[Source records]
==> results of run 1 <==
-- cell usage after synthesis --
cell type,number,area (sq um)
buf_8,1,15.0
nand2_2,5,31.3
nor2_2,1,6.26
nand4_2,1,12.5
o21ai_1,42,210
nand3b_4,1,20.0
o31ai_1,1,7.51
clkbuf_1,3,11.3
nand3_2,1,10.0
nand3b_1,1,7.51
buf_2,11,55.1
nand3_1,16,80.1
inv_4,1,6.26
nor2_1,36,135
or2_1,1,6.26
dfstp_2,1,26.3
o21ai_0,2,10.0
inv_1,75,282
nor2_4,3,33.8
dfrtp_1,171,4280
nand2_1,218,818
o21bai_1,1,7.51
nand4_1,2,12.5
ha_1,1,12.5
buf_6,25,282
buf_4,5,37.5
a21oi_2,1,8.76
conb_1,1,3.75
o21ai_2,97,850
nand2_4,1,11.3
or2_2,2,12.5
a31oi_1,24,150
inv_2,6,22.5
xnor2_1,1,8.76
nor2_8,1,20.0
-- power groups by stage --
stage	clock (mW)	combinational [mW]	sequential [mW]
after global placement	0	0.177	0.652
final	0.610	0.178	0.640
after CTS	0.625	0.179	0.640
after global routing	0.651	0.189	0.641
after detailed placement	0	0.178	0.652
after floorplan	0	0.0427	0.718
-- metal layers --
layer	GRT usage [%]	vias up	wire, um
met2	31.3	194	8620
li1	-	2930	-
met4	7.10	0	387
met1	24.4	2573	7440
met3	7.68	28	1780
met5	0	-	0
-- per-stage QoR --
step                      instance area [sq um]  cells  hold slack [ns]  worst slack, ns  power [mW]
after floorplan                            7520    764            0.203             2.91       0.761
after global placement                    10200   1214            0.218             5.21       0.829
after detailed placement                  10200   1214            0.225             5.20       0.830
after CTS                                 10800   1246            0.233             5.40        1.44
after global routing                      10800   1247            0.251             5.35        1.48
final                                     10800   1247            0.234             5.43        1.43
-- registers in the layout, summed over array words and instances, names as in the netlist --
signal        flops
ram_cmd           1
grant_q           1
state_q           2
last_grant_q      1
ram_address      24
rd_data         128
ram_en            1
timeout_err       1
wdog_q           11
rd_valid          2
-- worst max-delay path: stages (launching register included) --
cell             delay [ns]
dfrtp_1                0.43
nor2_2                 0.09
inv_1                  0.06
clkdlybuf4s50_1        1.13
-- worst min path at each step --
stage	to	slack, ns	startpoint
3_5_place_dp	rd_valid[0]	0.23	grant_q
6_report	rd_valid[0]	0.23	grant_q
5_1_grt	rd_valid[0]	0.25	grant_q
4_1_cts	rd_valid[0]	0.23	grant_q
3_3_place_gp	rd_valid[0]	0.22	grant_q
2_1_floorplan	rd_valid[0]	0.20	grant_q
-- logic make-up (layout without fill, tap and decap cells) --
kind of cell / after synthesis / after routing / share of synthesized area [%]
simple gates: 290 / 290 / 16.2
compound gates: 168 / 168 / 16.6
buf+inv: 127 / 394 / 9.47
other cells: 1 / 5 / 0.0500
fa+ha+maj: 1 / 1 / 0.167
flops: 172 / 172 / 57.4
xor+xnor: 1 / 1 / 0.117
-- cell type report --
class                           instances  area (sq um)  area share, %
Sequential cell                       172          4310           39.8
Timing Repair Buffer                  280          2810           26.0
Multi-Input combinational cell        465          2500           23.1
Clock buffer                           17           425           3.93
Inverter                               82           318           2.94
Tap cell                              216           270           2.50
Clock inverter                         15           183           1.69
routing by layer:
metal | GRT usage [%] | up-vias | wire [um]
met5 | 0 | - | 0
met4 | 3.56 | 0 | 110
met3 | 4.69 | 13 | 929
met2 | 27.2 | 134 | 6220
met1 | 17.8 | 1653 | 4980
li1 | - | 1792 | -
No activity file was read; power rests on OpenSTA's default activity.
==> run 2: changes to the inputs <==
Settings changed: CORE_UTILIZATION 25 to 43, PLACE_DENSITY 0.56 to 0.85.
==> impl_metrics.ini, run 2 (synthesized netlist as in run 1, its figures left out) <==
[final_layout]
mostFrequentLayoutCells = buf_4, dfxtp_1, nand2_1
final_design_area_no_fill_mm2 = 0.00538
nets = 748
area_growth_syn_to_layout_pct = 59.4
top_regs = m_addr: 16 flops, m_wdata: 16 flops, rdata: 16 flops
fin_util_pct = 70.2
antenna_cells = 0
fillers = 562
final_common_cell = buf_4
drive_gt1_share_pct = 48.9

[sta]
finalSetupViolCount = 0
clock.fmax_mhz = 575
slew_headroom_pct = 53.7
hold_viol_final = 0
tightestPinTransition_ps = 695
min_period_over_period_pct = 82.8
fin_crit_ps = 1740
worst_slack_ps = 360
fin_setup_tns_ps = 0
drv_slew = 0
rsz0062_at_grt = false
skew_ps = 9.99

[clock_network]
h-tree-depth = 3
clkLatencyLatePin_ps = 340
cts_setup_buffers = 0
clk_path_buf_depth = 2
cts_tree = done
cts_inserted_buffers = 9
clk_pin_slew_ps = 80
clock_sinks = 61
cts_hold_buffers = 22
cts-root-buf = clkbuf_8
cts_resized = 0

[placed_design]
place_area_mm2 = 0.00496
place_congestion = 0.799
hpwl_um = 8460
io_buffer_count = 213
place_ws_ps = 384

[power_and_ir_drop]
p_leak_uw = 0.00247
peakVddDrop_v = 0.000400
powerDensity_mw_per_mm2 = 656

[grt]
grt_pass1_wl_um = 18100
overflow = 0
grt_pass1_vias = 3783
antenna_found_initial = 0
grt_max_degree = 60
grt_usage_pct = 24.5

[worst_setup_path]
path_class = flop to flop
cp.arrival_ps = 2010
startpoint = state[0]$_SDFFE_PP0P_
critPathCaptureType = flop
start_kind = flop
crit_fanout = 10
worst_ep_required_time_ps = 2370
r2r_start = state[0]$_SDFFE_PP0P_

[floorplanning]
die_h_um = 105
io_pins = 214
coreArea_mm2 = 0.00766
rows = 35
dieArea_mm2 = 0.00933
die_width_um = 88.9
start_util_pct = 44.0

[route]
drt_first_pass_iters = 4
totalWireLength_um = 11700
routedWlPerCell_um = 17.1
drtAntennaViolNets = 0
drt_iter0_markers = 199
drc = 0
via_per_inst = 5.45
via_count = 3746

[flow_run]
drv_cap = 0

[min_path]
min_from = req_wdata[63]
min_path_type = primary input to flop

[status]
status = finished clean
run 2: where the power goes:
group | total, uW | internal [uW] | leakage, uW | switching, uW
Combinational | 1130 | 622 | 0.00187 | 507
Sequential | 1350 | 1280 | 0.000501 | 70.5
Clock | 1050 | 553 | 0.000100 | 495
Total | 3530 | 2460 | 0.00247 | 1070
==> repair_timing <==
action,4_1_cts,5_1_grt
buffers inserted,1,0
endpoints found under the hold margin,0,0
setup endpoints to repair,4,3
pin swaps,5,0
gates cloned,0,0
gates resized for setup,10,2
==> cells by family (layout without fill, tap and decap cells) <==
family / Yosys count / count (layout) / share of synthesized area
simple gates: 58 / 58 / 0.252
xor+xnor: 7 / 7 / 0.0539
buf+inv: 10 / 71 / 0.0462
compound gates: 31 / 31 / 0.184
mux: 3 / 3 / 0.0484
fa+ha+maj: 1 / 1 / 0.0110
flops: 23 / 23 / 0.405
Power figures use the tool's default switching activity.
### src/rtl/imem_loader.sv
// -----------------------------------------------------------------------------
// imem_loader
//
// Boot-time program loader for the pipelined RV32 core. It consumes a
// length-prefixed, XOR-checksummed byte stream over a valid/ready handshake,
// packs the bytes little-endian into 32-bit words and writes them one by one
// into the instruction memory write port. The core is held in reset until the
// whole image has arrived and the checksum matches.
//
// Stream: LEN_LO, LEN_HI (word count N), 4*N data bytes (LSB first per word),
//         then one checksum byte = XOR of every preceding byte.
//
// Ports
//   clk           system clock, all state changes on the rising edge
//   reset         synchronous active-high reset
//   in_valid      a stream byte is present on in_data
//   in_data       stream byte
//   in_ready      loader accepts a byte this cycle
//   imem_we       instruction memory write strobe, one cycle per word
//   imem_addr     word index being written
//   imem_wdata    word being written
//   core_reset    hold-reset for the datapath, drops once the load succeeds
//   done          image loaded and checksum good
//   error         oversize length or checksum mismatch
//   loaded_words  number of words written so far
// -----------------------------------------------------------------------------
module imem_loader #(
    parameter int ADDR_W = 8,
    parameter int DEPTH  = 2**ADDR_W
) (
    input  logic              clk,
    input  logic              reset,
    input  logic              in_valid,
    input  logic [7:0]        in_data,
    output logic              in_ready,
    output logic              imem_we,
    output logic [ADDR_W-1:0] imem_addr,
    output logic [31:0]       imem_wdata,
    output logic              core_reset,
    output logic              done,
    output logic              error,
    output logic [ADDR_W:0]   loaded_words
);

    typedef enum logic [2:0] {
        S_LEN0,
        S_LEN1,
        S_DATA,
        S_CSUM,
        S_DONE,
        S_ERR
    } state_t;

    state_t            state_q, state_d;
    logic [15:0]       len_q, len_d;
    logic [1:0]        lane_q, lane_d;
    // Only the first three bytes of a word need holding; the fourth byte is
    // taken straight from in_data when the word is issued.
    logic [23:0]       asm_q, asm_d;
    logic [7:0]        xor_q, xor_d;
    logic              we_q, we_d;
    logic [ADDR_W-1:0] addr_q, addr_d;
    logic [31:0]       wdata_q, wdata_d;
    logic              core_reset_q, core_reset_d;
    logic              done_q, done_d;
    logic              error_q, error_d;
    // Doubles as the write pointer: the next word goes to loaded_words.
    logic [ADDR_W:0]   loaded_q, loaded_d;

    logic              accept;
    logic [15:0]       len_full;

    always_comb begin
        in_ready = 1'b0;
        if (!reset) begin
            case (state_q)
                S_LEN0, S_LEN1, S_DATA, S_CSUM: in_ready = 1'b1;
                default:                        in_ready = 1'b0;
            endcase
        end
    end

    assign accept   = in_valid && in_ready;
    assign len_full = {in_data, len_q[7:0]};

    always_comb begin
        state_d      = state_q;
        len_d        = len_q;
        lane_d       = lane_q;
        asm_d        = asm_q;
        xor_d        = xor_q;
        we_d         = 1'b0;
        addr_d       = addr_q;
        wdata_d      = wdata_q;
        core_reset_d = core_reset_q;
        done_d       = done_q;
        error_d      = error_q;
        loaded_d     = loaded_q;

        if (accept) begin
            case (state_q)
                S_LEN0: begin
                    len_d   = {8'h00, in_data};
                    xor_d   = xor_q ^ in_data;
                    state_d = S_LEN1;
                end
                S_LEN1: begin
                    len_d = len_full;
                    xor_d = xor_q ^ in_data;
                    if (32'(len_full) > 32'(DEPTH)) begin
                        state_d = S_ERR;
                        error_d = 1'b1;
                    end else if (len_full == 16'h0000) begin
                        state_d = S_CSUM;
                    end else begin
                        state_d = S_DATA;
                    end
                end
                S_DATA: begin
                    xor_d  = xor_q ^ in_data;
                    lane_d = lane_q + 2'd1;
                    if (lane_q == 2'd3) begin
                        we_d     = 1'b1;
                        addr_d   = loaded_q[ADDR_W-1:0];
                        wdata_d  = {in_data, asm_q};
                        loaded_d = loaded_q + 1'b1;
                        if (32'(loaded_q) + 32'd1 == 32'(len_q)) begin
                            state_d = S_CSUM;
                        end
                    end else begin
                        asm_d = {in_data, asm_q[23:8]};
                    end
                end
                S_CSUM: begin
                    // The checksum byte itself is never folded into the XOR.
                    if (in_data == xor_q) begin
                        state_d      = S_DONE;
                        done_d       = 1'b1;
                        core_reset_d = 1'b0;
                    end else begin
                        state_d = S_ERR;
                        error_d = 1'b1;
                    end
                end
                default: begin
                    state_d = state_q;
                end
            endcase
        end
    end

    always_ff @(posedge clk) begin
        if (reset) begin
            state_q      <= S_LEN0;
            len_q        <= '0;
            lane_q       <= '0;
            asm_q        <= '0;
            xor_q        <= '0;
            we_q         <= 1'b0;
            addr_q       <= '0;
            wdata_q      <= '0;
            core_reset_q <= 1'b1;
            done_q       <= 1'b0;
            error_q      <= 1'b0;
            loaded_q     <= '0;
        end else begin
            state_q      <= state_d;
            len_q        <= len_d;
            lane_q       <= lane_d;
            asm_q        <= asm_d;
            xor_q        <= xor_d;
            we_q         <= we_d;
            addr_q       <= addr_d;
            wdata_q      <= wdata_d;
            core_reset_q <= core_reset_d;
            done_q       <= done_d;
            error_q      <= error_d;
            loaded_q     <= loaded_d;
        end
    end

    assign imem_we      = we_q;
    assign imem_addr    = addr_q;
    assign imem_wdata   = wdata_q;
    assign core_reset   = core_reset_q;
    assign done         = done_q;
    assign error        = error_q;
    assign loaded_words = loaded_q;

endmodule
File: config.mk
export PLATFORM = sky130hd
export DESIGN_NAME = nbit_accumulator_flat
export DESIGN_NICKNAME = d
export VERILOG_FILES = /design/src/rtl/nbit_accumulator_pkg.sv /design/src/rtl/nbit_accumulator_if.sv /design/src/rtl/nbit_accumulator_rca_core.sv /design/src/rtl/nbit_accumulator.sv /design/src/flat_wrapper.sv
export SDC_FILE = /design/constraint.sdc
export NUM_CORES = 1
export LEC_CHECK = 0
export CAP_MARGIN = 20
export CORE_ASPECT_RATIO = 0.8
export CORE_MARGIN = 2
export CORE_UTILIZATION = 36
export CTS_CLUSTER_SIZE = 12
export DETAILED_ROUTE_END_ITERATION = 10
export MAX_ROUTING_LAYER = met4
export REMOVE_ABC_BUFFERS = 1
export SLEW_MARGIN = 30
export SYNTH_ARGS = -nofsm -noshare
export SYNTH_HDL_FRONTEND = slang
export SYNTH_SLANG_ARGS = --single-unit
File: constraint.sdc
create_clock -name clk -period 25.9 [get_ports clk]
set_clock_uncertainty 0.15 [all_clocks]
set_input_delay 5.18 -clock clk [delete_from_list [all_inputs] [get_ports clk]]
set_output_delay 5.18 -clock clk [all_outputs]
set_load 0.02 [all_outputs]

### WHAT IS NEEDED
Can you repeat, word for word, every line above from the one containing "simple gates: 290 / 290 / 16.2" down to the one containing "Timing Repair Buffer", including both?

### YOUR RESPONSE
simple gates: 290 / 290 / 16.2
compound gates: 168 / 168 / 16.6
buf+inv: 127 / 394 / 9.47
other cells: 1 / 5 / 0.0500
fa+ha+maj: 1 / 1 / 0.167
flops: 172 / 172 / 57.4
xor+xnor: 1 / 1 / 0.117
-- cell type report --
class                           instances  area (sq um)  area share, %
Sequential cell                       172          4310           39.8
Timing Repair Buffer                  280          2810           26.0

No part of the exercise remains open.